• Records
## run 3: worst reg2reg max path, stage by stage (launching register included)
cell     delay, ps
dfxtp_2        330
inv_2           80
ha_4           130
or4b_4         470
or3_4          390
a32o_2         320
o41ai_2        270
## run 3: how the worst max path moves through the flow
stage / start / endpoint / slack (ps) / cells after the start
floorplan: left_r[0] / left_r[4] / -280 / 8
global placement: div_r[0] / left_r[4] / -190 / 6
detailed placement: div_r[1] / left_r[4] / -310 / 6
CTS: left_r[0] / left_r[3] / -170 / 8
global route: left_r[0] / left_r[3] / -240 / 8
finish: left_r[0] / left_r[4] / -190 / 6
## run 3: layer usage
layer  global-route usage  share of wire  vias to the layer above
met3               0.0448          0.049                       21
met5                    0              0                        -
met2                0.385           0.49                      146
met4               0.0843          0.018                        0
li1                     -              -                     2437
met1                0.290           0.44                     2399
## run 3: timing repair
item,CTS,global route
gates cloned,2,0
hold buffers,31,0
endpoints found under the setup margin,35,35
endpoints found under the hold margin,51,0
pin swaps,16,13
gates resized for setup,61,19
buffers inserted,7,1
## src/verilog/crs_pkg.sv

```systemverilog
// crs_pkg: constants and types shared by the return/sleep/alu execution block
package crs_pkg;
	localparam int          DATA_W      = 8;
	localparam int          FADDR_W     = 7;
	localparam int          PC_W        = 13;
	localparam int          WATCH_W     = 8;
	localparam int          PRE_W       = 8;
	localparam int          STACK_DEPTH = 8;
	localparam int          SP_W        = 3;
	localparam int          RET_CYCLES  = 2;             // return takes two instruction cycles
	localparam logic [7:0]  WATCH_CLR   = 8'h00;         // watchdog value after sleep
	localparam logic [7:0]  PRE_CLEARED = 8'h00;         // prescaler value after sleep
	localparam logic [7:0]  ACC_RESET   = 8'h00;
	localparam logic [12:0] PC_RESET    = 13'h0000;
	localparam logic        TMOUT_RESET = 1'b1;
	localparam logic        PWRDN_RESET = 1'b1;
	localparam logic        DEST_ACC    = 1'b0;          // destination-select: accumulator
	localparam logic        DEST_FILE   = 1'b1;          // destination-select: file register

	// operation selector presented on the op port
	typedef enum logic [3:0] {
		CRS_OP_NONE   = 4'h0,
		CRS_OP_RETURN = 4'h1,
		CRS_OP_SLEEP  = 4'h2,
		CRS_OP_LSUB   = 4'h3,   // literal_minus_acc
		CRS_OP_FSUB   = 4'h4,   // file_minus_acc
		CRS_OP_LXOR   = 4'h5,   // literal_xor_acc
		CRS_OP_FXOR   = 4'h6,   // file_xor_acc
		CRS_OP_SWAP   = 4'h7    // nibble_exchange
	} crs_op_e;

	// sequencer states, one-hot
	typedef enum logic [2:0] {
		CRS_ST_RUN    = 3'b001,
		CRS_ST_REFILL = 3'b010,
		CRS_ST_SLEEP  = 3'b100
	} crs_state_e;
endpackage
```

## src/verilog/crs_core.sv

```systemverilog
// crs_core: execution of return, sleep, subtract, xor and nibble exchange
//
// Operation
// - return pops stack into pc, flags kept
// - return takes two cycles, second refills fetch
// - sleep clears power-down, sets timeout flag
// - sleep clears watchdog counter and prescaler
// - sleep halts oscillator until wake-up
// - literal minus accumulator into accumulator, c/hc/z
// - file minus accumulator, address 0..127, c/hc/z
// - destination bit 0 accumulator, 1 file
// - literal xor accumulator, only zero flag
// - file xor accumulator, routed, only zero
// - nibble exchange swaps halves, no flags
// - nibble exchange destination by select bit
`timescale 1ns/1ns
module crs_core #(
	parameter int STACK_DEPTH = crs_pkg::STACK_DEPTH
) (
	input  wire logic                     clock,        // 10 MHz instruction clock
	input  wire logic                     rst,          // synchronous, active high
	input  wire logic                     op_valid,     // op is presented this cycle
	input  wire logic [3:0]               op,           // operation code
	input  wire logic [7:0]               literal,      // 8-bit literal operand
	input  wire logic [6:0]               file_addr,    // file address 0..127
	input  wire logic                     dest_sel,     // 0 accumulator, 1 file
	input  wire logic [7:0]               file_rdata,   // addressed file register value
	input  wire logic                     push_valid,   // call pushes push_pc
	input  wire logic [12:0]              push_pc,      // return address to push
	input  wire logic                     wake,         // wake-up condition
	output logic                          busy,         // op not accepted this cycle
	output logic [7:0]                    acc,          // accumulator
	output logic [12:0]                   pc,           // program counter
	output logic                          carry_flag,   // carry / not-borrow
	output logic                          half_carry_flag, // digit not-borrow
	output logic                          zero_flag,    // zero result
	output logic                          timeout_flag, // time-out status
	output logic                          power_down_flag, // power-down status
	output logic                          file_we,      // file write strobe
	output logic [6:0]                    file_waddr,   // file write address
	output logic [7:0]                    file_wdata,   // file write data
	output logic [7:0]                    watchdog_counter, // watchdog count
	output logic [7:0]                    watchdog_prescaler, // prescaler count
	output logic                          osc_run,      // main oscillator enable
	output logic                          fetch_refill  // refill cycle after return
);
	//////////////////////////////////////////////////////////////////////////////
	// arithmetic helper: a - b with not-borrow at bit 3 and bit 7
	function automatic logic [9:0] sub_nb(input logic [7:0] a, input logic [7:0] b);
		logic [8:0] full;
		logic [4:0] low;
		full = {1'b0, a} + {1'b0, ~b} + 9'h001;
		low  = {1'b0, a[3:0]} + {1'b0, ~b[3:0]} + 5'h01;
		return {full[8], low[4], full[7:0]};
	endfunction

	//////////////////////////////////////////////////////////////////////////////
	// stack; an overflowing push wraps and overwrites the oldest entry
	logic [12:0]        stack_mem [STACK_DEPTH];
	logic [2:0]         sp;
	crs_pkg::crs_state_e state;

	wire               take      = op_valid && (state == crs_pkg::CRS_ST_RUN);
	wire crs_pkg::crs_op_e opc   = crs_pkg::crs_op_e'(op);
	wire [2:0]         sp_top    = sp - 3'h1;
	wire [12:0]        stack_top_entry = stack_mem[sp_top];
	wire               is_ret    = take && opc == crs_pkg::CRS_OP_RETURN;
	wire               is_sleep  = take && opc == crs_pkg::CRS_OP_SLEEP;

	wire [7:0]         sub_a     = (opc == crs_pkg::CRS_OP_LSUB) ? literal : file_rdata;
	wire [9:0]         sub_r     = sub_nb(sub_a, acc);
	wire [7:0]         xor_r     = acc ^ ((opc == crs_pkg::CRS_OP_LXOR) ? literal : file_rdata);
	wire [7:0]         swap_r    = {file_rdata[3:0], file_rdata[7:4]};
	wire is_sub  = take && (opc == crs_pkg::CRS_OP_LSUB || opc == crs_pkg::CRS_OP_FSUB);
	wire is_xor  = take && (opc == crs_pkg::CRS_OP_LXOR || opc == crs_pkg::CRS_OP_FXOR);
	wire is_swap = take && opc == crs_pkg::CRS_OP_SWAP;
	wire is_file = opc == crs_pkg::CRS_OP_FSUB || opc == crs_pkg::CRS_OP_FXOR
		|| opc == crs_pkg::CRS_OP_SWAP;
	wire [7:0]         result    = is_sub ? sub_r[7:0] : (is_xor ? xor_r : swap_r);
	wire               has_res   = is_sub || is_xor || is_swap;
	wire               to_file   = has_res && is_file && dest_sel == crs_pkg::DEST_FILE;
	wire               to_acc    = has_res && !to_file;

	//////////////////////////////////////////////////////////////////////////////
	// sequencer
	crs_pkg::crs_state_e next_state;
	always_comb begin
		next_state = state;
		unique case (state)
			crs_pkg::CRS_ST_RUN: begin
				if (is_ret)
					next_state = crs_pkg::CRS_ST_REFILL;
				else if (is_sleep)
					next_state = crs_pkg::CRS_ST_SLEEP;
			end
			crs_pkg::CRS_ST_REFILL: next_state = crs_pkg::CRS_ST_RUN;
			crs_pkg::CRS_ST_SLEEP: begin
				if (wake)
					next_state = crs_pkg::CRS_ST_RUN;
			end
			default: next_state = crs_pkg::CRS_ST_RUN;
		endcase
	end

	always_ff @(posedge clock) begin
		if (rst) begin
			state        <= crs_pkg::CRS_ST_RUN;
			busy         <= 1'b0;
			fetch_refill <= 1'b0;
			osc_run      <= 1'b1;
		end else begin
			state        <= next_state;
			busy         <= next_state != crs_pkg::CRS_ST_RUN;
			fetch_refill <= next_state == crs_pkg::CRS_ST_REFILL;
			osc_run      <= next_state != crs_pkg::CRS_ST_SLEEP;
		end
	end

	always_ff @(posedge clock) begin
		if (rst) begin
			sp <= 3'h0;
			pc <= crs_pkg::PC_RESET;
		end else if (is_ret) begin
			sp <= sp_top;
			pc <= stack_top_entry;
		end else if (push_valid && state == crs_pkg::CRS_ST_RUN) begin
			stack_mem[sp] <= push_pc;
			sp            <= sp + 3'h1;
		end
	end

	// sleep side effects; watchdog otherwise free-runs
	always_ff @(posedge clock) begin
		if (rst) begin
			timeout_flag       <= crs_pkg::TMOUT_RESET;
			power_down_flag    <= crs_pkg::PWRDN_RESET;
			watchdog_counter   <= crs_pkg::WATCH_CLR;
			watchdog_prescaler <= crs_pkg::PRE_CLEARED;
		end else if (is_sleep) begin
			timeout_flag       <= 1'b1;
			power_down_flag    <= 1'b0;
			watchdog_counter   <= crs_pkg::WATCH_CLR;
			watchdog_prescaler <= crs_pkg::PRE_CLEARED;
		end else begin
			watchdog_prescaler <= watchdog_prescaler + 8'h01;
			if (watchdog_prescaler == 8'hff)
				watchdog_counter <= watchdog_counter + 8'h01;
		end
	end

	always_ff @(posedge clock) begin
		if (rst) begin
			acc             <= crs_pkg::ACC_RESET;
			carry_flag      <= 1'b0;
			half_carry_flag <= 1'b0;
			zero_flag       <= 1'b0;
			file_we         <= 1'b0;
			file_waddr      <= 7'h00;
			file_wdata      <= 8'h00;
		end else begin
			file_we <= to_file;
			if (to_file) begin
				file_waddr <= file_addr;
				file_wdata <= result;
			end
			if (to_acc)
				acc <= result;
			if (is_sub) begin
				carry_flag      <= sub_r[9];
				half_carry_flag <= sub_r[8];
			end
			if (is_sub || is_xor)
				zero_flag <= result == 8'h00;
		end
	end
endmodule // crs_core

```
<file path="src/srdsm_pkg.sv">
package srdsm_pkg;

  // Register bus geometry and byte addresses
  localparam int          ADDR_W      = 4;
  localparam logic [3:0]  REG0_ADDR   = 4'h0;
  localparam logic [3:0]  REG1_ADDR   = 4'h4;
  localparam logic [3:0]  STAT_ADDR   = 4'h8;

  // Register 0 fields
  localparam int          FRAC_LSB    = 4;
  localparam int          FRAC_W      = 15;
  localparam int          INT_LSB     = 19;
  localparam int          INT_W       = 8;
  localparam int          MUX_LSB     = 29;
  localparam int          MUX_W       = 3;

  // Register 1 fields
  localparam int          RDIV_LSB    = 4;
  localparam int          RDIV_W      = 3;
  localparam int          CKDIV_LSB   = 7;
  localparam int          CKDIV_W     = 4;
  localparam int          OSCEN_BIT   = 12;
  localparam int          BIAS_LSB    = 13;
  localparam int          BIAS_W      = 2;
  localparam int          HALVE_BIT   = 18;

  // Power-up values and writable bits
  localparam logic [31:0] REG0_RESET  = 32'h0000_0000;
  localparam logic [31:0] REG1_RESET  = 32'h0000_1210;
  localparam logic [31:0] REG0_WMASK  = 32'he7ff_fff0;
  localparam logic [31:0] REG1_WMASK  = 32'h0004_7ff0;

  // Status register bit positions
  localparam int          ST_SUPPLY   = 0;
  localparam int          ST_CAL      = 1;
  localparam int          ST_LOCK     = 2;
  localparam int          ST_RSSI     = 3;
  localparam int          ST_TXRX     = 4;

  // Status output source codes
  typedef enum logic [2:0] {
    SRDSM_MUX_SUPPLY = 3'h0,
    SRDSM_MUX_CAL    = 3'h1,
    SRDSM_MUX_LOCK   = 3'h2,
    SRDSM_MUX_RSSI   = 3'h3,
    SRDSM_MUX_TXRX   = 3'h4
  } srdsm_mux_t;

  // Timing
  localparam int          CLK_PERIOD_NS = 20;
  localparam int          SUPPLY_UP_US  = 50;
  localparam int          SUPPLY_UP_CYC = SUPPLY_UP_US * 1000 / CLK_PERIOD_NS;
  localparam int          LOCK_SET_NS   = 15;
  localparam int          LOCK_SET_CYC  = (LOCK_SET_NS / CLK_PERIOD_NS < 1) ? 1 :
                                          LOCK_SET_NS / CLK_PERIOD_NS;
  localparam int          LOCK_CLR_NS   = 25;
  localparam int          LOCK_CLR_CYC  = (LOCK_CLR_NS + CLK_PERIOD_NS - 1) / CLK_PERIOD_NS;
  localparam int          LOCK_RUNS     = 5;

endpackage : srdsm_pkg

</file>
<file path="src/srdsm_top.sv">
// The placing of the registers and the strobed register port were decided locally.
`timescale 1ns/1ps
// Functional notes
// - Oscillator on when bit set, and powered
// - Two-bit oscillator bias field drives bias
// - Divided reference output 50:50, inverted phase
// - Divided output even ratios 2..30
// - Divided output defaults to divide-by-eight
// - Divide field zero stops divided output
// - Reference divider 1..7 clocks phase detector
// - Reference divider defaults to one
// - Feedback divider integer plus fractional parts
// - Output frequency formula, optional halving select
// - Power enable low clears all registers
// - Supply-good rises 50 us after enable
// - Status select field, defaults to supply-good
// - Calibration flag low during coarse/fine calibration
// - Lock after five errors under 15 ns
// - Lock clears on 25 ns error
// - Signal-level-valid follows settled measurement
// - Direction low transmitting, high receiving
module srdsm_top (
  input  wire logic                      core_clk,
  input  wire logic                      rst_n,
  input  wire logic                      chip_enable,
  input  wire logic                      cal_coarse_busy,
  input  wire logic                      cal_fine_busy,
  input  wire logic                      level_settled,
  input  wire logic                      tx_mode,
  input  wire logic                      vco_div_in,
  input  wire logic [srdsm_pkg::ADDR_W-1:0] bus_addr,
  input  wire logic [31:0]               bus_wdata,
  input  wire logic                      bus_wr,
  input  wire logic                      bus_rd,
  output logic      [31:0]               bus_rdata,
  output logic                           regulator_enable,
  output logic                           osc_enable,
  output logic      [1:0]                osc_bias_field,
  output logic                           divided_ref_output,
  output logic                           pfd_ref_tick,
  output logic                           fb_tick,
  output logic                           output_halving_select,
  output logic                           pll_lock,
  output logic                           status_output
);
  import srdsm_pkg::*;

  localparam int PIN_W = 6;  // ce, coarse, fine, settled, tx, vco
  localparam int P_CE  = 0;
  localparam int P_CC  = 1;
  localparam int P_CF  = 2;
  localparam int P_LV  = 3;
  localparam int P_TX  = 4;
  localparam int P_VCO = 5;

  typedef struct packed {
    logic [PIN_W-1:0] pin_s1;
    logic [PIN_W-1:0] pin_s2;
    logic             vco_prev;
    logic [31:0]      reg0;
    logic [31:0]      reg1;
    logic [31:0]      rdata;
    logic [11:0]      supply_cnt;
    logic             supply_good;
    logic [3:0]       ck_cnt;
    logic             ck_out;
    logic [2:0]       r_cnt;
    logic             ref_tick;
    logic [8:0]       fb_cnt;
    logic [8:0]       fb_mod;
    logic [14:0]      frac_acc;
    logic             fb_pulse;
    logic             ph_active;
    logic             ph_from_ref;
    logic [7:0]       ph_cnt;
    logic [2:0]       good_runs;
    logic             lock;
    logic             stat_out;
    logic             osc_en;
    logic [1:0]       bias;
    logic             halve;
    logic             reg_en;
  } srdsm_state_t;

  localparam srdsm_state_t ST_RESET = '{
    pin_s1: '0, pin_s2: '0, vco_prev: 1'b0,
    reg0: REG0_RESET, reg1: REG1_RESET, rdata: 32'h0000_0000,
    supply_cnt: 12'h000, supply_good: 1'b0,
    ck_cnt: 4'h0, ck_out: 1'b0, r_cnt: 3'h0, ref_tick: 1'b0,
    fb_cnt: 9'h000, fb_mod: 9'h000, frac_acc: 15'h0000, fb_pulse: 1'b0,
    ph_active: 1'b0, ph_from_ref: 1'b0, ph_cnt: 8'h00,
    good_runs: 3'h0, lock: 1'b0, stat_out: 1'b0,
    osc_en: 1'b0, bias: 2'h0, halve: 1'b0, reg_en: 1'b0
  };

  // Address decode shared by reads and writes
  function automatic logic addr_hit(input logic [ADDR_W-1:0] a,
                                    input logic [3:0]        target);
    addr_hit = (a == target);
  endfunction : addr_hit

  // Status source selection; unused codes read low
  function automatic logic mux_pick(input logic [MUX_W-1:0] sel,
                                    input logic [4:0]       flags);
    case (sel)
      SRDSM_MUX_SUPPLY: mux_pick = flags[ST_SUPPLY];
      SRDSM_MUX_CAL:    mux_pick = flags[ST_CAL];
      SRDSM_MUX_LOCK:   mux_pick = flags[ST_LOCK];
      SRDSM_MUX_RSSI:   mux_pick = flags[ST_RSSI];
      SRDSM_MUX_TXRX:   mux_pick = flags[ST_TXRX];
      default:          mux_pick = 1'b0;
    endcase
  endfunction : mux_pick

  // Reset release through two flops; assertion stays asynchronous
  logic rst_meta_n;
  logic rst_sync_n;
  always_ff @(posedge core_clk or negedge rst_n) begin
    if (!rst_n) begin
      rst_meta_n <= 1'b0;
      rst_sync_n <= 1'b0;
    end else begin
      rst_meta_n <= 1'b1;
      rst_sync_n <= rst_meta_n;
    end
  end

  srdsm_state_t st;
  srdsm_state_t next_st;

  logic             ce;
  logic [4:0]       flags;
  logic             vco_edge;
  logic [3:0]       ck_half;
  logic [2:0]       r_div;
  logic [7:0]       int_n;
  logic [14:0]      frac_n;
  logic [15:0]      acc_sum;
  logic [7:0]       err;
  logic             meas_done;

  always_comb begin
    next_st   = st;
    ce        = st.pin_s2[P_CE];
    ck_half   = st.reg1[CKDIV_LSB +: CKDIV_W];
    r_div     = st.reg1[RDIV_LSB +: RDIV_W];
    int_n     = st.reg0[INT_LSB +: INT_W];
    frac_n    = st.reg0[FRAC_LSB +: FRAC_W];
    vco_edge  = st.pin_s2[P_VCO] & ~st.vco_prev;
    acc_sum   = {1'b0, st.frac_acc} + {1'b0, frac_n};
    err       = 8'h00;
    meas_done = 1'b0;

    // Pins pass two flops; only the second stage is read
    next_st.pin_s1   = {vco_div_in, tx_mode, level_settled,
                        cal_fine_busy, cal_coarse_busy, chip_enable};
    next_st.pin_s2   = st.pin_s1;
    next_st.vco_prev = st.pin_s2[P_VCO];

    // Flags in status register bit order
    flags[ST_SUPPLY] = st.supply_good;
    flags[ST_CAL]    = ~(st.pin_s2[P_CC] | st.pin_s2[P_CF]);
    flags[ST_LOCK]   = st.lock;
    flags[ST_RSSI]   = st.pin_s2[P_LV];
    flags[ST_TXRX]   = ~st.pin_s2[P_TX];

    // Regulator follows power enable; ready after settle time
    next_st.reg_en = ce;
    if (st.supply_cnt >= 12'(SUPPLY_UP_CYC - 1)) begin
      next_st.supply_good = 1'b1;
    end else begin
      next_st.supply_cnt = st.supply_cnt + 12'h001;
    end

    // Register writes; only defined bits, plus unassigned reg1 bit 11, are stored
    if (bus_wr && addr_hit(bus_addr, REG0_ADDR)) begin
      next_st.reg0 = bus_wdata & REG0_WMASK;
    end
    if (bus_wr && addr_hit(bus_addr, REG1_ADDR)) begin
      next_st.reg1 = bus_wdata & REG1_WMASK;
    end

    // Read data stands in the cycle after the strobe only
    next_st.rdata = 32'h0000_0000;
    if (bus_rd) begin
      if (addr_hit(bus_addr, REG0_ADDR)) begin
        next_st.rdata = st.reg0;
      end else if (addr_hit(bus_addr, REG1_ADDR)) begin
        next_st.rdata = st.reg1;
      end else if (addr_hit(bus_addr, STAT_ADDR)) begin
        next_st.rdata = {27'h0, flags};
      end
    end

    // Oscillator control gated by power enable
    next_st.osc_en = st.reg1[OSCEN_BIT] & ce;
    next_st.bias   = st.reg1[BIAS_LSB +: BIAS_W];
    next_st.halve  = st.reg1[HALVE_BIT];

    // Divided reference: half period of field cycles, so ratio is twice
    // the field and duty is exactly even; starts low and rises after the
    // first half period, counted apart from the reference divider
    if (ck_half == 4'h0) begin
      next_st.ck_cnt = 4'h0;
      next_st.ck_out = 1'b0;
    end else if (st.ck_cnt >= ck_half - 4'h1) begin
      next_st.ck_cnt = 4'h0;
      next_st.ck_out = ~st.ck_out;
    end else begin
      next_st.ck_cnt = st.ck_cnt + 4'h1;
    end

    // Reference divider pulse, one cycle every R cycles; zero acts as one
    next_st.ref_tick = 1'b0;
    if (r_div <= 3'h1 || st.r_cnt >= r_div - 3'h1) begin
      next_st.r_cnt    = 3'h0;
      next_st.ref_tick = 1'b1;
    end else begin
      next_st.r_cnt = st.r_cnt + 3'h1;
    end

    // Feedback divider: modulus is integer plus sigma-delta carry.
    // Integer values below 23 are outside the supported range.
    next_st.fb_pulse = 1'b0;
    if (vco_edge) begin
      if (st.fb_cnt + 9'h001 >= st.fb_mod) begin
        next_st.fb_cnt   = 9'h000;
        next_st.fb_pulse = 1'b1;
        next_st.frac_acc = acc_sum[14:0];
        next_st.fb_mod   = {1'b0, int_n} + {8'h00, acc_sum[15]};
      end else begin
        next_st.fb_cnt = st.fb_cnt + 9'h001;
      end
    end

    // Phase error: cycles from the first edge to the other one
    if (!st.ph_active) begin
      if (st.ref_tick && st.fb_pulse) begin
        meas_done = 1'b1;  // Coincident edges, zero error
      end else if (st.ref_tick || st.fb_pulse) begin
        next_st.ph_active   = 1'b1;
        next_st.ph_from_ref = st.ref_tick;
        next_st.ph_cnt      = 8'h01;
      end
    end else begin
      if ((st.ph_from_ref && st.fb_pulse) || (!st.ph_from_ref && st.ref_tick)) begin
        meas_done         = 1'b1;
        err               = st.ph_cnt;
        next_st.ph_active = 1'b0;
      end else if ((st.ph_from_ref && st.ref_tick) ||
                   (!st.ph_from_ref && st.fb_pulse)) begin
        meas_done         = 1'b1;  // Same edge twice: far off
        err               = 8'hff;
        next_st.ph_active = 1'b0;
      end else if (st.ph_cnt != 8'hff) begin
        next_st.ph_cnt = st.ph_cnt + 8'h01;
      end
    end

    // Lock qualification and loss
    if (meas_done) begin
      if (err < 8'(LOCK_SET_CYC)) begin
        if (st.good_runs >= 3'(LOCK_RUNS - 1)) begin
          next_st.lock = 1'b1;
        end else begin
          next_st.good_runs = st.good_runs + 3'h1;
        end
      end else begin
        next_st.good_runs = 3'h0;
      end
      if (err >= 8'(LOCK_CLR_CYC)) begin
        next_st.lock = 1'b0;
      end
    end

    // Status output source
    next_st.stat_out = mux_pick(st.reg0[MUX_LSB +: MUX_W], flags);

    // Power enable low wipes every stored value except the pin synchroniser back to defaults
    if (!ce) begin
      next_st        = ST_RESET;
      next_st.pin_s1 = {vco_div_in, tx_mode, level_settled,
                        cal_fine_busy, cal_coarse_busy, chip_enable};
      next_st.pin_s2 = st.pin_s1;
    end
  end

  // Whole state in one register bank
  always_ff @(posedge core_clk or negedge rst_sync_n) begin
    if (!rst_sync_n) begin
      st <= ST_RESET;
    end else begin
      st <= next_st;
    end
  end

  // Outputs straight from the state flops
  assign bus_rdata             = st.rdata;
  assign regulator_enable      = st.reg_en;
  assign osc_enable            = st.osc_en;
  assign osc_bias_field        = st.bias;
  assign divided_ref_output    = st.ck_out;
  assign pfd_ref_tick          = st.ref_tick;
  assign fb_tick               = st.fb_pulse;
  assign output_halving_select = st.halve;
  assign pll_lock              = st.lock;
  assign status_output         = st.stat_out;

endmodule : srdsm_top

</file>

• Exercise instructions
The answer is the lines above between the line holding "defaults to divide-by-eight" and the line holding "localparam int P_CC", inclusive, each written out exactly, and no others.

• Answer to this task
// - Divided output defaults to divide-by-eight
// - Divide field zero stops divided output
// - Reference divider 1..7 clocks phase detector
// - Reference divider defaults to one
// - Feedback divider integer plus fractional parts
// - Output frequency formula, optional halving select
// - Power enable low clears all registers
// - Supply-good rises 50 us after enable
// - Status select field, defaults to supply-good
// - Calibration flag low during coarse/fine calibration
// - Lock after five errors under 15 ns
// - Lock clears on 25 ns error
// - Signal-level-valid follows settled measurement
// - Direction low transmitting, high receiving
module srdsm_top (
  input  wire logic                      core_clk,
  input  wire logic                      rst_n,
  input  wire logic                      chip_enable,
  input  wire logic                      cal_coarse_busy,
  input  wire logic                      cal_fine_busy,
  input  wire logic                      level_settled,
  input  wire logic                      tx_mode,
  input  wire logic                      vco_div_in,
  input  wire logic [srdsm_pkg::ADDR_W-1:0] bus_addr,
  input  wire logic [31:0]               bus_wdata,
  input  wire logic                      bus_wr,
  input  wire logic                      bus_rd,
  output logic      [31:0]               bus_rdata,
  output logic                           regulator_enable,
  output logic                           osc_enable,
  output logic      [1:0]                osc_bias_field,
  output logic                           divided_ref_output,
  output logic                           pfd_ref_tick,
  output logic                           fb_tick,
  output logic                           output_halving_select,
  output logic                           pll_lock,
  output logic                           status_output
);
  import srdsm_pkg::*;

  localparam int PIN_W = 6;  // ce, coarse, fine, settled, tx, vco
  localparam int P_CE  = 0;
  localparam int P_CC  = 1;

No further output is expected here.